“We are the government.” I am amazed that so many progressives still seem to really believe that. They love to use that phrase when justifying transfer payments from private individuals through the government to those in need. In other areas of concern, not so much. Have they really thought all this through?
After hearing the phrase, “We are the government,” ad nauseum from progressive types, I feel compelled finally to respond in a more complete manner than to just shake my head in despair.

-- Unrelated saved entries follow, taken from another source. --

`src/hw/rtl/aootc_pkg.sv`:
```
// types and constants shared by the averaged on/off temperature controller
`default_nettype none

package aootc_pkg;

  localparam int unsigned SAMPLE_W  = 10;
  localparam int unsigned CFG_W     = 16;
  localparam int unsigned TEMP_W    = 13;
  localparam int unsigned SUM_W     = 16;
  localparam int unsigned HOURS_W   = 7;
  localparam int unsigned MINUTES_W = 6;
  localparam int unsigned SECONDS_W = 6;

  // divide by ten as multiply by ceil(2^19 / 10), exact for any 16-bit sum
  localparam int unsigned DIV10_MUL   = 52429;
  localparam int unsigned DIV10_SHIFT = 19;
  localparam int unsigned PROD_W      = SUM_W + 17;

  localparam logic [SECONDS_W-1:0] LAST_SECOND = SECONDS_W'(59);
  localparam logic [MINUTES_W-1:0] LAST_MINUTE = MINUTES_W'(59);
  localparam logic [HOURS_W-1:0]   LAST_HOUR   = HOURS_W'(99);
  localparam logic [TEMP_W-1:0]    MAX_TEMP    = TEMP_W'(6553);

  typedef logic [1:0] cfg_index_t;

  localparam cfg_index_t REG_SENSOR_OFFSET      = 2'd0;
  localparam cfg_index_t REG_TARGET_TEMPERATURE = 2'd1;
  localparam cfg_index_t REG_HALTED             = 2'd2;

  typedef struct packed {
    logic [SAMPLE_W-1:0] raw_sample;
  } in_item_t;

  typedef struct packed {
    logic                 pump_on;
    logic                 heater_on;
    logic                 timer_active;
    logic [TEMP_W-1:0]    average_temperature;
    logic [HOURS_W-1:0]   elapsed_hours;
    logic [MINUTES_W-1:0] elapsed_minutes;
    logic [SECONDS_W-1:0] elapsed_seconds;
  } out_item_t;

endpackage

`default_nettype wire

```
`src/hw/rtl/aootc_if.sv`:
```
// valid/ready channel interfaces for samples and controller results
`default_nettype none

interface aootc_in_if;
  logic               valid;
  logic               ready;
  aootc_pkg::in_item_t data;

  modport source (output valid, output data, input ready);
  modport sink   (input valid, input data, output ready);
endinterface

interface aootc_out_if;
  logic                 valid;
  logic                 ready;
  aootc_pkg::out_item_t data;

  modport source (output valid, output data, input ready);
  modport sink   (input valid, input data, output ready);
endinterface

`default_nettype wire

```
`src/hw/rtl/averaged_on_off_temperature_controller.sv`:
```
// top level: sample averaging, on/off heater control and elapsed timer
// a sample passes the input register, the accumulate stage and the result register before its result is valid
// throughput: one sample per cycle while the output is not stalled, set by the accumulate register feedback
// every sample gives exactly one result; stages fill bubbles while the output stalls
// reset (rst_n low, synchronous) clears counts, sums, timer, heater and valids;
// after reset offset and setpoint are 0 and the block is halted
`default_nettype none

module averaged_on_off_temperature_controller #(
  parameter int unsigned SAMPLES_PER_AVERAGE = 10
) (
  input  wire                          clk,
  input  wire                          rst_n,
  aootc_in_if.sink                     in_if,
  aootc_out_if.source                  out_if,
  input  wire                          cfg_we,
  input  wire aootc_pkg::cfg_index_t   cfg_index,
  input  wire [aootc_pkg::CFG_W-1:0]   cfg_wdata
);

  localparam int unsigned CNT_W = $clog2(SAMPLES_PER_AVERAGE + 1);
  localparam logic [CNT_W-1:0] LAST_CNT = CNT_W'(SAMPLES_PER_AVERAGE - 1);

  // configuration registers
  logic [aootc_pkg::CFG_W-1:0] offset_r;
  logic [aootc_pkg::CFG_W-1:0] target_r;
  logic                        halted_r;

  always_ff @(posedge clk) begin
    if (!rst_n) begin
      offset_r <= '0;
      target_r <= '0;
      halted_r <= 1'b1;
    end else if (cfg_we) begin
      unique case (cfg_index)
        aootc_pkg::REG_SENSOR_OFFSET:      offset_r <= cfg_wdata;
        aootc_pkg::REG_TARGET_TEMPERATURE: target_r <= cfg_wdata;
        aootc_pkg::REG_HALTED:             halted_r <= cfg_wdata[0];
        default: ;
      endcase
    end
  end

  // stage handshake: a stage can load when empty or when its content moves on
  logic out_valid_r;
  logic s1_valid_r;
  logic s2_valid_r;
  logic out_free, s2_free, s1_free;

  assign out_free = !out_valid_r || out_if.ready;
  assign s2_free  = !s2_valid_r || out_free;
  assign s1_free  = !s1_valid_r || s2_free;
  assign in_if.ready = s1_free;

  logic s1_move, s2_move;
  assign s1_move = s1_valid_r && s2_free;
  assign s2_move = s2_valid_r && out_free;

  always_ff @(posedge clk) begin
    if (!rst_n) begin
      s1_valid_r  <= 1'b0;
      s2_valid_r  <= 1'b0;
      out_valid_r <= 1'b0;
    end else begin
      if (s1_free)  s1_valid_r  <= in_if.valid;
      if (s2_free)  s2_valid_r  <= s1_valid_r;
      if (out_free) out_valid_r <= s2_valid_r;
    end
  end

  // stage 1: input register
  logic [aootc_pkg::SAMPLE_W-1:0] s1_sample_r;

  always_ff @(posedge clk) begin
    if (s1_free && in_if.valid) begin
      s1_sample_r <= in_if.data.raw_sample;
    end
  end

  // stage 2: accumulate, wraps modulo 2^16
  logic [CNT_W-1:0]            cnt_r, cnt_nxt;
  logic [aootc_pkg::SUM_W-1:0] sum_r, sum_nxt;
  logic [aootc_pkg::SUM_W-1:0] acc;
  logic                        period_done;
  logic                        s2_done_r;
  logic [aootc_pkg::SUM_W-1:0] s2_sum_r;

  always_comb begin
    acc         = aootc_pkg::SUM_W'(s1_sample_r) - offset_r + sum_r;
    period_done = (cnt_r == LAST_CNT);
    cnt_nxt     = period_done ? '0 : cnt_r + CNT_W'(1);
    sum_nxt     = period_done ? '0 : acc;
  end

  always_ff @(posedge clk) begin
    if (!rst_n) begin
      cnt_r <= '0;
      sum_r <= '0;
    end else if (s1_move) begin
      cnt_r <= cnt_nxt;
      sum_r <= sum_nxt;
    end
  end

  always_ff @(posedge clk) begin
    if (s1_move) begin
      s2_done_r <= period_done;
      s2_sum_r  <= acc;
    end
  end

  // stage 3: divide by ten, heater decision, elapsed timer
  logic [aootc_pkg::TEMP_W-1:0]    held_r, held_nxt;
  logic                            heater_r, heater_nxt;
  logic [aootc_pkg::SECONDS_W-1:0] sec_r, sec_nxt;
  logic [aootc_pkg::MINUTES_W-1:0] min_r, min_nxt;
  logic [aootc_pkg::HOURS_W-1:0]   hr_r, hr_nxt;
  logic [aootc_pkg::PROD_W-1:0]    prod;
  logic [aootc_pkg::TEMP_W-1:0]    quotient;
  logic [aootc_pkg::CFG_W-1:0]     held_ext;

  always_comb begin
    prod     = aootc_pkg::PROD_W'(s2_sum_r) * aootc_pkg::PROD_W'(aootc_pkg::DIV10_MUL);
    quotient = prod[aootc_pkg::DIV10_SHIFT +: aootc_pkg::TEMP_W];
    held_nxt = s2_done_r ? quotient : held_r;
    held_ext = aootc_pkg::CFG_W'(held_nxt);
  end

  always_comb begin
    heater_nxt = heater_r;
    if (halted_r) begin
      heater_nxt = 1'b0;
    end else if (held_ext > target_r) begin
      heater_nxt = 1'b0;
    end else if (held_ext < target_r) begin
      heater_nxt = 1'b1;
    end
  end

  always_comb begin
    sec_nxt = sec_r;
    min_nxt = min_r;
    hr_nxt  = hr_r;
    if (!halted_r && s2_done_r) begin
      if (sec_r >= aootc_pkg::LAST_SECOND) begin
        sec_nxt = '0;
        if (min_r >= aootc_pkg::LAST_MINUTE) begin
          min_nxt = '0;
          hr_nxt  = (hr_r >= aootc_pkg::LAST_HOUR) ? '0 : hr_r + aootc_pkg::HOURS_W'(1);
        end else begin
          min_nxt = min_r + aootc_pkg::MINUTES_W'(1);
        end
      end else begin
        sec_nxt = sec_r + aootc_pkg::SECONDS_W'(1);
      end
    end
  end

  always_ff @(posedge clk) begin
    if (!rst_n) begin
      held_r   <= '0;
      heater_r <= 1'b0;
      sec_r    <= '0;
      min_r    <= '0;
      hr_r     <= '0;
    end else if (s2_move) begin
      held_r   <= held_nxt;
      heater_r <= heater_nxt;
      sec_r    <= sec_nxt;
      min_r    <= min_nxt;
      hr_r     <= hr_nxt;
    end
  end

  // result register
  aootc_pkg::out_item_t out_r;

  always_ff @(posedge clk) begin
    if (s2_move) begin
      out_r.pump_on             <= !halted_r;
      out_r.heater_on           <= heater_nxt;
      out_r.timer_active        <= !halted_r;
      out_r.average_temperature <= held_nxt;
      out_r.elapsed_hours       <= hr_nxt;
      out_r.elapsed_minutes     <= min_nxt;
      out_r.elapsed_seconds     <= sec_nxt;
    end
  end

  assign out_if.valid = out_valid_r;
  assign out_if.data  = out_r;

  // checks
  a_heater_needs_pump: assert property (@(posedge clk) disable iff (!rst_n)
    out_valid_r && !out_r.pump_on |-> !out_r.heater_on)
    else $error("heater on while pump is off");

  a_timer_range: assert property (@(posedge clk) disable iff (!rst_n)
    sec_r <= aootc_pkg::LAST_SECOND && min_r <= aootc_pkg::LAST_MINUTE &&
    hr_r <= aootc_pkg::LAST_HOUR)
    else $error("elapsed timer out of range");

  a_timer_frozen_halted: assert property (@(posedge clk) disable iff (!rst_n)
    halted_r |=> $stable(sec_r) && $stable(min_r) && $stable(hr_r))
    else $error("timer advanced while halted");

  a_count_range: assert property (@(posedge clk) disable iff (!rst_n)
    cnt_r <= LAST_CNT)
    else $error("sample count beyond averaging period");

  a_held_range: assert property (@(posedge clk) disable iff (!rst_n)
    held_r <= aootc_pkg::MAX_TEMP)
    else $error("averaged temperature out of range");

endmodule

`default_nettype wire

```
`src/flat_wrapper.sv`:
```
// flat-port wrapper written by rule: the top's interface ports become plain ports
module averaged_on_off_temperature_controller_flat 
#(
  parameter int unsigned SAMPLES_PER_AVERAGE = 10
)
  (clk, rst_n, cfg_we, cfg_index, cfg_wdata, in_if_valid, in_if_data, in_if_ready, out_if_valid, out_if_data, out_if_ready);
  aootc_in_if in_if_i ();
  aootc_out_if out_if_i ();
  input  wire clk;
  input  wire rst_n;
  input  wire cfg_we;
  input  wire aootc_pkg::cfg_index_t cfg_index;
  input  wire [aootc_pkg::CFG_W-1:0] cfg_wdata;
  input wire logic [$bits(in_if_i.valid)-1:0] in_if_valid;
  input wire logic [$bits(in_if_i.data)-1:0] in_if_data;
  output wire logic [$bits(in_if_i.ready)-1:0] in_if_ready;
  output wire logic [$bits(out_if_i.valid)-1:0] out_if_valid;
  output wire logic [$bits(out_if_i.data)-1:0] out_if_data;
  input wire logic [$bits(out_if_i.ready)-1:0] out_if_ready;
  assign in_if_i.valid = in_if_valid;
  assign in_if_i.data = in_if_data;
  assign in_if_ready = in_if_i.ready;
  assign out_if_valid = out_if_i.valid;
  assign out_if_data = out_if_i.data;
  assign out_if_i.ready = out_if_ready;
  averaged_on_off_temperature_controller #(.SAMPLES_PER_AVERAGE(SAMPLES_PER_AVERAGE)) u_core (.clk(clk), .rst_n(rst_n), .in_if(in_if_i), .out_if(out_if_i), .cfg_we(cfg_we), .cfg_index(cfg_index), .cfg_wdata(cfg_wdata));
endmodule
```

Forget, for a moment, the dearth of logic implicit in the Rousseauian social “contract” that supposedly binds us all in a collective bond where individual choice on whether or not to make that contract is no choice at all– a glaring disparity from what is taught in Contract Law 101. According to those supporting the concept, we are born with that contract. I suppose if people believe they can be born with original sin, then it is not too far off the logic meter to fall for the social contract myth, too.
But even buying into the social contract concept requires one to believe that an open and fair democratic process takes place by we, the people, so that we can make our collective decisions on the public policies of the day. Of course, in America that is a farce. To run as an independent or “third party” candidate requires one to jump over huge purposefully high hurdles, put there by the ruling elite to keep themselves the ruling elite. Here in Illinois it takes as much as ten times or more signatures to get on the ballot compared to the ruling elite parties. That, in and of itself, nullifies any validity to the claim that “we are the government.”
But disregarding that trumping point, too, one must still take the following into account. If we are the government, then it follows that we must take responsibility for all the decisions made by government, and for all of the ramifications.
Progressives, are you ready to take full responsibility for:
the pitiful conditions of Indian reservations;
the disgrace that is public housing;
the power we, the government, have given to government to indefinitely detain American citizens;
the act of assassinating American citizens;
the insurmountable debt laid upon our children, grandchildren and posterity;
the swat team raiding of vitamin stores;
the swat team raiding of raw milk producers;
the swat team raiding by the Dept. of Education on those who have defaulted on their student loans;
the illegality of feeding the poor in many municipalities;
the swat team murdering of innocents, slaughtered because mistaken identification, wrong address or wrongful entry;
the unpunished murdering of the mentally ill by today’s militarized cops;
the killing of tens of thousands of innocents in Pakistan, Afghanistan, and Yemen via drone attacks;
the half million women and children dead in Iraq because of economic sanctions imposed by the US;
the killing of eagles because of the use of subsidized windmills;
the tasering of children;
the bombing of innocents in Dresden, Viet Nam, Hiroshima and Nagasaki.
I have merely scratched the surface. If one really believes, in the concept that “we are the government” then it naturally follows that any acts by government are the responsibility of “we, the people.” That is quite a cross to bear. Really, an unbearable one. It would be hard to truly take responsibility for all this. I think I would shoot myself. How could any sane, moral person really stand up to this burden? The reality is, one can’t; one doesn’t. The concept of “we, the people, are the government” is a sham. And I believe progressives deep down in their hearts know it. It is only a rhetorical tool to try to convince others and themselves that the government actions that they support are justified by some magical wave of the wand over-ruling the non-aggression principle–as if actions by government are given a special dispensation to the moral law.
But in reality, there are no dispensations to the moral law. If there were, it wouldn’t be moral.
It would be sophistry. And that is what it is.